Hamilton Journal News

Stocks slip in mixed trading as rate pressure rises

- By Stan Choe, Damian J. Troise and Alex Veiga

NEW YORK — Rising Treasury yields put pressure once more on big technology companies Tuesday, pulling U.S. stock indexes further below their recent alltime highs.

The S&P 500 lost 0.3%. Health care stocks also dragged down the market, outweighin­g gains by banks, industrial stocks and companies that rely on consumer spending. Smaller companies bucked the downward trend, powering the Russell 2000 index to a 1.7% gain.

Treasury yields perked higher after a report showed that consumers are feeling even more confident than economists expected, a big deal for an economy that’s primarily made up of consumer spending. Meanwhile, President Joe Biden was set to unveil details Wednesday about plans to spend what could be more than $3 trillion on infrastruc­ture and other measures to help the economy and environmen­t.
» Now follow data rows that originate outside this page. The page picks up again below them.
`config.mk`:
```
export PLATFORM = sky130hd
export DESIGN_NAME = ofs_plat_prim_fifo_dc_enq_packer
export DESIGN_NICKNAME = d
export VERILOG_FILES = /design/src/rtl/ofs_plat_prim_dc_pack_pkg.sv /design/src/rtl/ofs_plat_prim_fifo_dc_enq_packer.sv
export SDC_FILE = /design/constraint.sdc
export NUM_CORES = 1
export LEC_CHECK = 0
export ABC_CLOCK_PERIOD_IN_PS = 2450
export CORE_UTILIZATION = 53
export CTS_CLUSTER_DIAMETER = 150
export DETAILED_ROUTE_END_ITERATION = 6
export GPL_ROUTABILITY_DRIVEN = 0
export PLACE_DENSITY = 0.78
export SKIP_LAST_GASP = 1
export SYNTH_ARGS = -nofsm -noshare
export SYNTH_HDL_FRONTEND = slang
export SYNTH_SLANG_ARGS = --single-unit
```
`constraint.sdc`:
```
create_clock -name clk -period 2.45 [get_ports clk]
set_input_delay 0.49 -clock clk [delete_from_list [all_inputs] [get_ports clk]]
set_output_delay 0.49 -clock clk [all_outputs]
set_load 0.02 [all_outputs]
```
`src/rtl/ofs_plat_prim_dc_pack_pkg.sv`:
```
// Shared definitions for the dual-clock FIFO packer/unpacker pair.
// The enqueue-side packer and the dequeue-side unpacker both decode the
// word header {last, cnt} that sits above the packed beats.
package ofs_plat_prim_dc_pack_pkg;

  // Header that sits above the beats in every packed word. The cnt field
  // is sized for any practical ratio; a word carries only its low
  // pack_cnt_w(ratio) bits.
  typedef struct packed {
    logic       last;
    logic [7:0] cnt;
  } t_pack_hdr;

  // Width of the beat-count field for a given pack ratio. It must hold
  // the full count (1..ratio), not just the slot index.
  function automatic int pack_cnt_w(input int ratio);
    return $clog2(ratio + 1);
  endfunction

endpackage

```
`src/rtl/ofs_plat_prim_fifo_dc_enq_packer.sv`:
```
// Enqueue-side packer for the dual-clock FIFO. Collects up to PACK_RATIO
// narrow beats into one wide word so that fewer entries cross the clock
// boundary. A partial word is closed early by in_last or by an idle timeout.
module ofs_plat_prim_fifo_dc_enq_packer
  import ofs_plat_prim_dc_pack_pkg::*;
#(
  parameter int N_IN_BITS      = 32,
  parameter int PACK_RATIO     = 4,
  parameter int TIMEOUT_CYCLES = 16,
  localparam int CNT_W         = pack_cnt_w(PACK_RATIO),
  localparam int N_OUT_BITS    = PACK_RATIO * N_IN_BITS + CNT_W + 1
) (
  input  logic                  clk,
  input  logic                  reset,
  input  logic [N_IN_BITS-1:0]  in_data,
  input  logic                  in_last,
  input  logic                  in_valid,
  output logic                  in_ready,
  output logic [N_OUT_BITS-1:0] enq_data,
  output logic                  enq_en,
  input  logic                  notFull,
  input  logic                  almostFull
);

  localparam int BEATS_W = PACK_RATIO * N_IN_BITS;

  logic [BEATS_W-1:0]    packBeats_q, packBeats_d, beatsWithIn;
  logic [CNT_W-1:0]      packCnt_q, packCnt_d, cntWithIn;
  logic                  packClosed_q, packClosed_d;
  logic                  packLast_q, packLast_d;
  logic                  outValid_q, outValid_d;
  logic [N_OUT_BITS-1:0] outWord_q, outWord_d;

  logic accept;
  logic slotFree;
  logic closeBeat;
  logic timeoutFire;
  logic packClear;

  if (PACK_RATIO < 2) begin : g_bad_ratio
    $error("PACK_RATIO must be at least 2");
  end

  // The output register is emptied by the FIFO only when it has real room;
  // almostFull guards against the FIFO's own status lagging by a cycle.
  assign enq_en   = outValid_q && notFull && !almostFull && !reset;
  assign enq_data = outWord_q;
  assign in_ready = !packClosed_q && !reset;

  assign accept    = in_valid && in_ready;
  assign slotFree  = !outValid_q || enq_en;
  assign closeBeat = accept && (in_last || (packCnt_q == CNT_W'(PACK_RATIO - 1)));
  assign cntWithIn = packCnt_q + {{(CNT_W-1){1'b0}}, accept};

  // Pack contents as they would look with this cycle's beat dropped into slot cnt.
  always_comb begin
    beatsWithIn = packBeats_q;
    for (int k = 0; k < PACK_RATIO; k++) begin
      if (accept && (packCnt_q == CNT_W'(k))) begin
        beatsWithIn[k*N_IN_BITS +: N_IN_BITS] = in_data;
      end
    end
  end

  // Decide where a completed word goes: straight into the output register
  // when it is free this cycle, otherwise park it in the pack as closed.
  always_comb begin
    outValid_d   = outValid_q && !enq_en;
    outWord_d    = outWord_q;
    packBeats_d  = beatsWithIn;
    packCnt_d    = cntWithIn;
    packClosed_d = packClosed_q;
    packLast_d   = packLast_q;
    packClear    = 1'b0;

    if (packClosed_q) begin
      if (slotFree) begin
        outValid_d = 1'b1;
        outWord_d  = {packLast_q, packCnt_q, packBeats_q};
        packClear  = 1'b1;
      end
    end else if (closeBeat || timeoutFire) begin
      if (slotFree) begin
        outValid_d = 1'b1;
        outWord_d  = {closeBeat && in_last, cntWithIn, beatsWithIn};
        packClear  = 1'b1;
      end else begin
        packClosed_d = 1'b1;
        packLast_d   = closeBeat && in_last;
      end
    end

    if (packClear) begin
      packBeats_d  = '0;
      packCnt_d    = '0;
      packClosed_d = 1'b0;
      packLast_d   = 1'b0;
    end
  end

  // Pack and output registers; reset discards any partial or pending word.
  always_ff @(posedge clk) begin
    if (reset) begin
      packBeats_q  <= '0;
      packCnt_q    <= '0;
      packClosed_q <= 1'b0;
      packLast_q   <= 1'b0;
      outValid_q   <= 1'b0;
      outWord_q    <= '0;
    end else begin
      packBeats_q  <= packBeats_d;
      packCnt_q    <= packCnt_d;
      packClosed_q <= packClosed_d;
      packLast_q   <= packLast_d;
      outValid_q   <= outValid_d;
      outWord_q    <= outWord_d;
    end
  end

  if (TIMEOUT_CYCLES > 0) begin : g_timeout
    localparam int IDLE_W = $clog2(TIMEOUT_CYCLES + 1);
    localparam logic [IDLE_W-1:0] IDLE_LIMIT = IDLE_W'(TIMEOUT_CYCLES);

    logic [IDLE_W-1:0] idle_q, idle_d, idleInc;
    logic              idling;

    // A partial, still-open word with no new beat this cycle is aging.
    assign idling      = (packCnt_q != '0) && !packClosed_q && !accept;
    assign idleInc     = idle_q + 1'b1;
    assign timeoutFire = idling && (idleInc == IDLE_LIMIT);

    // Restart the idle count whenever the pack grows or empties.
    always_comb begin
      idle_d = idle_q;
      if (accept || packClear) begin
        idle_d = '0;
      end else if (idling) begin
        idle_d = idleInc;
      end
    end

    // Idle counter register.
    always_ff @(posedge clk) begin
      if (reset) begin
        idle_q <= '0;
      end else begin
        idle_q <= idle_d;
      end
    end
  end else begin : g_no_timeout
    assign timeoutFire = 1'b0;
  end

  a_no_enq_when_full: assert property (@(posedge clk) disable iff (reset) !(enq_en && !notFull))
    else $error("enq_en asserted while FIFO reports full");

endmodule
```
The consumer confidence report, and the prospect of more massive government spending, fueled a sell-off in U.S. bonds, driving their yields higher.

“This is spooking debt investors,” said Megan Horneman, director of portfolio strategy at Verdence Capital Advisors.

The S&P 500 slid 12.54 to 3,958.55, its second decline in a row. The Dow Jones Industrial Average dropped 104.41 from the all-time high it set a day before, or 0.3%, to 33,066.96. The Nasdaq composite fell 14.25, or 0.1%, to 13,045.39. The Russell 2000 rose 37.11 to 2,195.80.

The spotlight was again on the bond market, where the yield on the 10-year Treasury rose to 1.73% from 1.72% late Monday. It has jumped from roughly 0.90% at the start of the year with rising expectatio­ns for coming economic growth and possibly inflation.